• ASSIGNED TASK
How many lines below include the string "sequential"? State the number alone.

• INFORMATION SHOWN

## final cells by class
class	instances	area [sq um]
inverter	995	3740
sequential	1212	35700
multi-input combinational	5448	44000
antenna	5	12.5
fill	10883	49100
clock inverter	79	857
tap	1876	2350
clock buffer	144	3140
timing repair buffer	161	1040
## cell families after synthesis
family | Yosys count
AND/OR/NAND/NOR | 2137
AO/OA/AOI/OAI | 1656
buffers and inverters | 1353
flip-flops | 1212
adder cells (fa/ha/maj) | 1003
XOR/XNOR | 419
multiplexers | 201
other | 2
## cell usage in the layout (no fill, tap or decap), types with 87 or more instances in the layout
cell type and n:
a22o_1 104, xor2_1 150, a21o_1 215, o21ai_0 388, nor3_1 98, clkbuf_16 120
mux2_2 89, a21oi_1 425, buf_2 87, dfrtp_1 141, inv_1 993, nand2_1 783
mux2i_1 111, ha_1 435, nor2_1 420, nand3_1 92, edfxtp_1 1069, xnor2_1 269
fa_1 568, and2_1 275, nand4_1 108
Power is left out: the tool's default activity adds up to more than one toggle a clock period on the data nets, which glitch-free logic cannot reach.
`src/rtl/drpi_pkg.sv`:
```
// drpi_pkg: shared constants for the DR-sample parent index pipeline.
// No dependencies.
package drpi_pkg;

  localparam int NODE_W         = 32;  // node and parent index port width
  localparam int LVL_W          = 64;  // random word width
  localparam int INDEX_BITS_DEF = 32;  // default number of index bits used
  localparam int CHUNK_W        = 8;   // level bits reduced per modulo stage

endpackage

```
`src/rtl/drpi_log2.sv`:
```
// drpi_log2: first pipeline stage, bucket count floor(log2(j+1)).
// Depends on drpi_pkg.
module drpi_log2 import drpi_pkg::*; #(
  parameter int JW = 32,
  parameter int LW = 6
) (
  input  logic          clk,
  input  logic          rst_n,
  input  logic          v_in,
  input  logic [JW-1:0] node,
  output logic          v_r,
  output logic          zero_r,
  output logic [LW-1:0] div_r,
  output logic [JW-1:0] j_r
);

  logic [JW:0]   jp1;
  logic [LW-1:0] lg;
  logic          zero_nxt;
  logic [LW-1:0] div_nxt;

  always_comb begin
    jp1 = {1'b0, node} + {{JW{1'b0}}, 1'b1};
    lg  = '0;
    for (int i = 1; i <= JW; i++) begin
      if (jp1[i]) begin
        lg = LW'(i);
      end
    end
    zero_nxt = (node == '0);
    // node zero has no bucket; divide by one so the modulo stays defined
    div_nxt  = zero_nxt ? LW'(1) : lg;
  end

  always_ff @(posedge clk) begin
    if (!rst_n) begin
      v_r <= 1'b0;
    end else begin
      v_r <= v_in;
    end
  end

  always_ff @(posedge clk) begin
    zero_r <= zero_nxt;
    div_r  <= div_nxt;
    j_r    <= node;
  end

endmodule

```
`src/rtl/drpi_mod_stage.sv`:
```
// drpi_mod_stage: one stage of the restoring modulo, CHUNK_W level bits per stage.
// Depends on drpi_pkg.
module drpi_mod_stage import drpi_pkg::*; #(
  parameter int LW = 6
) (
  input  logic               clk,
  input  logic               rst_n,
  input  logic               v_in,
  input  logic [LW-1:0]      div,
  input  logic [LW-1:0]      rem_in,
  input  logic [CHUNK_W-1:0] bits,
  output logic               v_r,
  output logic [LW-1:0]      rem_r
);

  logic [LW:0]   r;
  logic [LW-1:0] rem_nxt;

  always_comb begin
    r = {1'b0, rem_in};
    for (int k = CHUNK_W - 1; k >= 0; k--) begin
      r = {r[LW-1:0], bits[k]};
      // r < 2*div here, one subtract restores
      if (r >= {1'b0, div}) begin
        r = r - {1'b0, div};
      end
    end
    rem_nxt = r[LW-1:0];
  end

  always_ff @(posedge clk) begin
    if (!rst_n) begin
      v_r <= 1'b0;
    end else begin
      v_r <= v_in;
    end
  end

  always_ff @(posedge clk) begin
    rem_r <= rem_nxt;
  end

endmodule

```
`src/rtl/drpi_parent.sv`:
```
// drpi_parent: last stage, offset and parent from bucket g (d = 2^g always).
// Depends on drpi_pkg.
module drpi_parent import drpi_pkg::*; #(
  parameter int JW = 32,
  parameter int LW = 6
) (
  input  logic          clk,
  input  logic          rst_n,
  input  logic          v_in,
  input  logic          zero,
  input  logic [LW-1:0] g,
  input  logic [JW-1:0] j,
  input  logic [JW-1:0] ofs,
  output logic          v_r,
  output logic [JW-1:0] parent_r
);

  logic [JW-1:0] mask;
  logic [JW-1:0] om;
  logic [JW-1:0] add;
  logic [JW-1:0] parent_nxt;

  // g < floor(log2(j+1)) gives 2^g <= j, so min(j, 2^g) is 2^g
  always_comb begin
    mask = (JW'(1) << g) - JW'(1);
    om   = ofs & mask;
    add  = (g <= LW'(2)) ? JW'(2) : (JW'(1) << (g - LW'(1)));
    parent_nxt = zero ? '0 : (j - om - add + JW'(1));
  end

  always_ff @(posedge clk) begin
    if (!rst_n) begin
      v_r <= 1'b0;
    end else begin
      v_r <= v_in;
    end
  end

  always_ff @(posedge clk) begin
    parent_r <= parent_nxt;
  end

endmodule

```
`src/rtl/drsample_parent_index.sv`:
```
// drsample_parent_index: second-parent selector of a depth-robust sampling graph.
// Pipeline: a taken request passes 1 log2 stage, 8 modulo stages of 8 level bits
// each and 1 parent stage, whose registered valid drives out_valid.
// Throughput: one request per cycle while not busy; busy rises in reset, then clears.
// Reset: synchronous active-low rst_n clears all valid bits; data regs are not reset.
// Depends on drpi_pkg, drpi_log2, drpi_mod_stage, drpi_parent.
module drsample_parent_index import drpi_pkg::*; #(
  parameter int INDEX_BITS = INDEX_BITS_DEF
) (
  input  logic              clk,
  input  logic              rst_n,
  input  logic              start,
  output logic              busy,
  input  logic [NODE_W-1:0] in_node_index,
  input  logic [LVL_W-1:0]  in_rand_level,
  input  logic [LVL_W-1:0]  in_rand_offset,
  output logic              out_valid,
  output logic [NODE_W-1:0] out_parent_index
);

  localparam int JW   = (INDEX_BITS < NODE_W) ? INDEX_BITS : NODE_W;
  localparam int LW   = $clog2(JW + 1);
  localparam int NSTG = LVL_W / CHUNK_W;

  logic          busy_r;
  logic          acc;
  logic          v_p    [0:NSTG];
  logic          z_p    [0:NSTG];
  logic [LW-1:0] div_p  [0:NSTG];
  logic [JW-1:0] j_p    [0:NSTG];
  logic [LW-1:0] rem_p  [0:NSTG];
  logic [JW-1:0] ofs_p  [0:NSTG];
  logic [LVL_W-1:0] lvl_p [0:NSTG-1];
  logic [JW-1:0] par;

  always_ff @(posedge clk) begin
    if (!rst_n) begin
      busy_r <= 1'b1;
    end else begin
      busy_r <= 1'b0;
    end
  end

  assign busy = busy_r;
  assign acc  = start & ~busy_r;

  drpi_log2 #(.JW(JW), .LW(LW)) u_log2 (
    .clk    (clk),
    .rst_n  (rst_n),
    .v_in   (acc),
    .node   (in_node_index[JW-1:0]),
    .v_r    (v_p[0]),
    .zero_r (z_p[0]),
    .div_r  (div_p[0]),
    .j_r    (j_p[0])
  );

  always_ff @(posedge clk) begin
    lvl_p[0] <= in_rand_level;
    ofs_p[0] <= in_rand_offset[JW-1:0];
  end

  assign rem_p[0] = '0;

  for (genvar k = 1; k <= NSTG; k++) begin : g_mod
    drpi_mod_stage #(.LW(LW)) u_mod (
      .clk    (clk),
      .rst_n  (rst_n),
      .v_in   (v_p[k-1]),
      .div    (div_p[k-1]),
      .rem_in (rem_p[k-1]),
      .bits   (lvl_p[k-1][LVL_W-1-(k-1)*CHUNK_W -: CHUNK_W]),
      .v_r    (v_p[k]),
      .rem_r  (rem_p[k])
    );

    always_ff @(posedge clk) begin
      z_p[k]   <= z_p[k-1];
      div_p[k] <= div_p[k-1];
      j_p[k]   <= j_p[k-1];
      ofs_p[k] <= ofs_p[k-1];
    end

    if (k < NSTG) begin : g_lvl
      always_ff @(posedge clk) begin
        lvl_p[k] <= lvl_p[k-1];
      end
    end
  end

  drpi_parent #(.JW(JW), .LW(LW)) u_parent (
    .clk      (clk),
    .rst_n    (rst_n),
    .v_in     (v_p[NSTG]),
    .zero     (z_p[NSTG]),
    .g        (rem_p[NSTG]),
    .j        (j_p[NSTG]),
    .ofs      (ofs_p[NSTG]),
    .v_r      (out_valid),
    .parent_r (par)
  );

  assign out_parent_index = NODE_W'(par);

`ifndef SYNTHESIS
  a_busy_in_reset: assert property (@(posedge clk) !rst_n |=> busy)
    else $error("busy low right after reset");
  a_enter: assert property (@(posedge clk) disable iff (!rst_n) acc |=> v_p[0])
    else $error("request lost at pipeline entry");
  a_rem_range: assert property (@(posedge clk) disable iff (!rst_n)
    v_p[NSTG] |-> (rem_p[NSTG] < div_p[NSTG]))
    else $error("bucket not below bucket count");
  a_parent_below: assert property (@(posedge clk) disable iff (!rst_n)
    v_p[NSTG] |=> ((par < $past(j_p[NSTG])) || $past(z_p[NSTG])))
    else $error("parent not earlier than node");
`endif

endmodule
```
`config.mk`:
```
export PLATFORM = sky130hd
export DESIGN_NAME = drsample_parent_index
export DESIGN_NICKNAME = d
export VERILOG_FILES = /design/src/rtl/drpi_pkg.sv /design/src/rtl/drpi_log2.sv /design/src/rtl/drpi_mod_stage.sv /design/src/rtl/drpi_parent.sv /design/src/rtl/drsample_parent_index.sv
export SDC_FILE = /design/constraint.sdc
export NUM_CORES = 2
export LEC_CHECK = 0
export ABC_CLOCK_PERIOD_IN_PS = 22400
export BUFFER_PORTS_ARGS = -buffer_cell sky130_fd_sc_hd__buf_2
export CAP_MARGIN = 25
export CORE_ASPECT_RATIO = 1.75
export CORE_UTILIZATION = 55
export DETAILED_ROUTE_END_ITERATION = 12
export PLACE_DENSITY = 0.71
export SLEW_MARGIN = 30
export SYNTH_ARGS = -nofsm -noshare
export SYNTH_HDL_FRONTEND = slang
export SYNTH_SLANG_ARGS = --single-unit
```
`constraint.sdc`:
```
create_clock -name clk -period 22.4 [get_ports clk]
set_clock_uncertainty 0.05 [all_clocks]
set_input_delay 1.12 -clock clk [delete_from_list [all_inputs] [get_ports clk]]
set_output_delay 1.12 -clock clk [all_outputs]
set_load 0.01 [all_outputs]
```
---- Word level (Yosys, flattened, before mapping) ----
Memory sizes are Yosys's and may differ from the RTL's.
Index checks and enable logic that the tools add are counted.
storage, ports and cells
  logic and storage cells ................. 289
  memories kept ........................... 2
  register bits ........................... 436
  bits in writable memories ............... 800
  bits of input ports ..................... 163
operators by class
  bitwise gates (word level) .............. 3
  reduce and logical (&&, ||, !) cells .... 2
  order comparisons ....................... 65
  $add $sub $neg .......................... 70
  mux-type cells .......................... 98
  shift operators ......................... 2
memories
  name   words  width  read ports  clocked after Yosys merged registers in  wr ports  line                         RTL
  lvl_p  8      64     8           0                                        8         drsample_parent_index.sv:33  logic [LVL_W-1:0] lvl_p [0:NSTG-1];
  ofs_p  9      32     9           0                                        9         drsample_parent_index.sv:32  logic [JW-1:0] ofs_p [0:NSTG];
operators by type and width
  operator                                                                           number
  7-bit by 6-bit >= comparator with 1-bit output                                     63
  6-bit two-way mux                                                                  65
  6-bit subtractor                                                                   63
  5-bit two-way mux                                                                  16
  1-bit by 6-bit left shift with 32-bit output (first input constant)                2
  32-bit subtractor                                                                  2
  32-bit by 1-bit adder with 33-bit output (second input constant)                   1
  32-bit by 1-bit adder with 32-bit output (second input constant)                   1
  32-bit AND                                                                         1
  32-bit logical NOT                                                                 1
  32-bit two-way mux                                                                 1
  4-bit two-way mux                                                                  8
  32-bit by 2-bit subtractor with 32-bit output (second input constant)              1
  3-bit two-way mux                                                                  4
  1-bit by 6-bit >= comparator with 1-bit output                                     1
  6-bit by 2-bit less-or-equal comparator with 1-bit output (second input constant)  1
  1-bit by 6-bit subtractor with 6-bit output                                        1
  6-bit by 1-bit subtractor with 6-bit output (second input constant)                1
  2-bit two-way mux                                                                  2
  1-bit two-way mux                                                                  2
  2-bit OR reduction                                                                 1
  1-bit AND                                                                          1
  1-bit NOT                                                                          1

---- Depth between registers and ports, before layout ----
  depth in word-level cells ............... 33
  mapped depth ............................ 85

---- Hierarchy ----
From an unflattened synthesis, not the netlist that was laid out.
second synthesis, totals
  cell total of the unflattened synthesis .. 4,736
  area, all modules ....................... 48,741.7 sq um
by module, submodules not included
  module                                instances  sequential area each (sq um)  area each (sq um)  cells an instance
  drsample_parent_index                 1          17,677.0                      17,698.2           886
  drpi_mod_stage at g_mod[1].u_mod ...  5          140.1                         2,934.1            362
  drpi_parent                           1          660.6                         4,740.8            593
  drpi_mod_stage at g_mod[5].u_mod      1          140.1                         3,269.4            422
  drpi_mod_stage at g_mod[3].u_mod      1          140.1                         2,905.3            359
  drpi_mod_stage at g_mod[6].u_mod      1          140.1                         2,867.8            338
  drpi_log2                             1          800.8                         2,590.0            328

---- Worst setup path after synthesis ----
OpenSTA, ideal clock, no wires.
  path kind ............................... reg-to-reg
  start point ............................. register div_p[19] (netlist bit)
  end point ............................... register g_mod[6].u_mod.rem_r[1]
  arrival time ............................ 16,367 ps
  stages on the path, launching flop included .. 74
  buffers on the path ..................... 1
  setup slack ............................. 5,862 ps
  data required time ...................... 22,229 ps
  cells stage by stage .................... dfxtp_1 -> inv_1 -> ha_1 -> a21o_1 -> a31oi_1 -> o21ai_2 -> o21ai_0 -> inv_1 -> ha_1 -> nor2b_1 -> o31a_1 -> o31a_1 -> a211oi_1 -> nand2_1 -> o21ai_0 -> inv_1 -> ha_1 -> nor2b_1 -> (+38 left out) -> inv_1 -> ha_1 -> a21oi_1 -> o21ai_0 -> a21o_1 -> a21o_1 -> a211o_1 -> a211oi_4 -> mux2i_1 -> ha_1 -> a21o_1 -> a21o_1 -> a21o_1 -> a21o_1 -> a211oi_1 -> nand2_1 -> mux2i_4 -> mux2_2
between the ends
  cells in the longest elaborated chain, start to end .. 16
ends and longest elaborated chain
  element                                                                             line                                        RTL
  start: declaration                                                                  drsample_parent_index.sv:29                 logic [LW-1:0] div_p [0:NSTG];
  start signal: indexed assignment                                                    drsample_parent_index.sv:79                 div_p[k] <= div_p[k-1];
  6-bit subtractor or 7-bit by 6-bit >= comparator with 1-bit output (tied branches)  drpi_mod_stage.sv:25, drpi_mod_stage.sv:24
  6-bit two-way mux                                                                   drpi_mod_stage.sv:24                        if (r >= {1'b0, div}) begin
  6-bit subtractor or 7-bit by 6-bit >= comparator with 1-bit output (tied branches)  drpi_mod_stage.sv:25, drpi_mod_stage.sv:24
  6-bit two-way mux                                                                   drpi_mod_stage.sv:24
  6-bit subtractor or 7-bit by 6-bit >= comparator with 1-bit output (tied branches)  drpi_mod_stage.sv:25, drpi_mod_stage.sv:24
  6-bit two-way mux                                                                   drpi_mod_stage.sv:24
  6-bit subtractor or 7-bit by 6-bit >= comparator with 1-bit output (tied branches)  drpi_mod_stage.sv:25, drpi_mod_stage.sv:24
  6-bit two-way mux                                                                   drpi_mod_stage.sv:24
  6-bit subtractor or 7-bit by 6-bit >= comparator with 1-bit output (tied branches)  drpi_mod_stage.sv:25, drpi_mod_stage.sv:24
  6-bit two-way mux                                                                   drpi_mod_stage.sv:24
  7-bit by 6-bit >= comparator with 1-bit output or 6-bit subtractor (tied branches)  drpi_mod_stage.sv:24, drpi_mod_stage.sv:25
  6-bit two-way mux                                                                   drpi_mod_stage.sv:24
  7-bit by 6-bit >= comparator with 1-bit output or 6-bit subtractor (tied branches)  drpi_mod_stage.sv:24, drpi_mod_stage.sv:25
  6-bit two-way mux                                                                   drpi_mod_stage.sv:24
  6-bit subtractor or 7-bit by 6-bit >= comparator with 1-bit output (tied branches)  drpi_mod_stage.sv:25, drpi_mod_stage.sv:24
  6-bit two-way mux (*)                                                               drpi_mod_stage.sv:24
  named net g_mod[6].u_mod.r[1]                                                       drpi_mod_stage.sv:16                        logic [LW:0] r;
  end signal: assignment                                                              drpi_mod_stage.sv:40                        rem_r <= rem_nxt;
  end: declaration                                                                    drpi_mod_stage.sv:13                        output logic [LW-1:0] rem_r
The timed path passes the listed nets; every way through them passes the cells marked *.
A chain may end at the register's enable or synchronous reset.

---- Worst setup path in the final report ----
  start point ............................. register div_p[13] (netlist bit)
  end point ............................... register g_mod[7].u_mod.rem_r[5]
between the ends
  cells in the longest elaborated chain, start to end .. 16
ends and longest elaborated chain
  element                                                                             line
  6-bit subtractor or 7-bit by 6-bit >= comparator with 1-bit output (tied branches)  drpi_mod_stage.sv:25, drpi_mod_stage.sv:24
  6-bit two-way mux                                                                   drpi_mod_stage.sv:24
  6-bit subtractor or 7-bit by 6-bit >= comparator with 1-bit output (tied branches)  drpi_mod_stage.sv:25, drpi_mod_stage.sv:24
  6-bit two-way mux                                                                   drpi_mod_stage.sv:24
  6-bit subtractor or 7-bit by 6-bit >= comparator with 1-bit output (tied branches)  drpi_mod_stage.sv:25, drpi_mod_stage.sv:24
  6-bit two-way mux                                                                   drpi_mod_stage.sv:24
  6-bit subtractor or 7-bit by 6-bit >= comparator with 1-bit output (tied branches)  drpi_mod_stage.sv:25, drpi_mod_stage.sv:24
  6-bit two-way mux                                                                   drpi_mod_stage.sv:24
  6-bit subtractor or 7-bit by 6-bit >= comparator with 1-bit output (tied branches)  drpi_mod_stage.sv:25, drpi_mod_stage.sv:24
  6-bit two-way mux                                                                   drpi_mod_stage.sv:24
  7-bit by 6-bit >= comparator with 1-bit output or 6-bit subtractor (tied branches)  drpi_mod_stage.sv:24, drpi_mod_stage.sv:25
  6-bit two-way mux                                                                   drpi_mod_stage.sv:24
  6-bit subtractor or 7-bit by 6-bit >= comparator with 1-bit output (tied branches)  drpi_mod_stage.sv:25, drpi_mod_stage.sv:24
  6-bit two-way mux                                                                   drpi_mod_stage.sv:24
  6-bit subtractor or 7-bit by 6-bit >= comparator with 1-bit output (tied branches)  drpi_mod_stage.sv:25, drpi_mod_stage.sv:24
  6-bit two-way mux (*)                                                               drpi_mod_stage.sv:24
  named net g_mod[7].u_mod.r[5]                                                       drpi_mod_stage.sv:16
  end signal: assignment                                                              drpi_mod_stage.sv:40
  end: declaration                                                                    drpi_mod_stage.sv:13
Marked as above.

• SOLUTION FOR THIS EXERCISE
2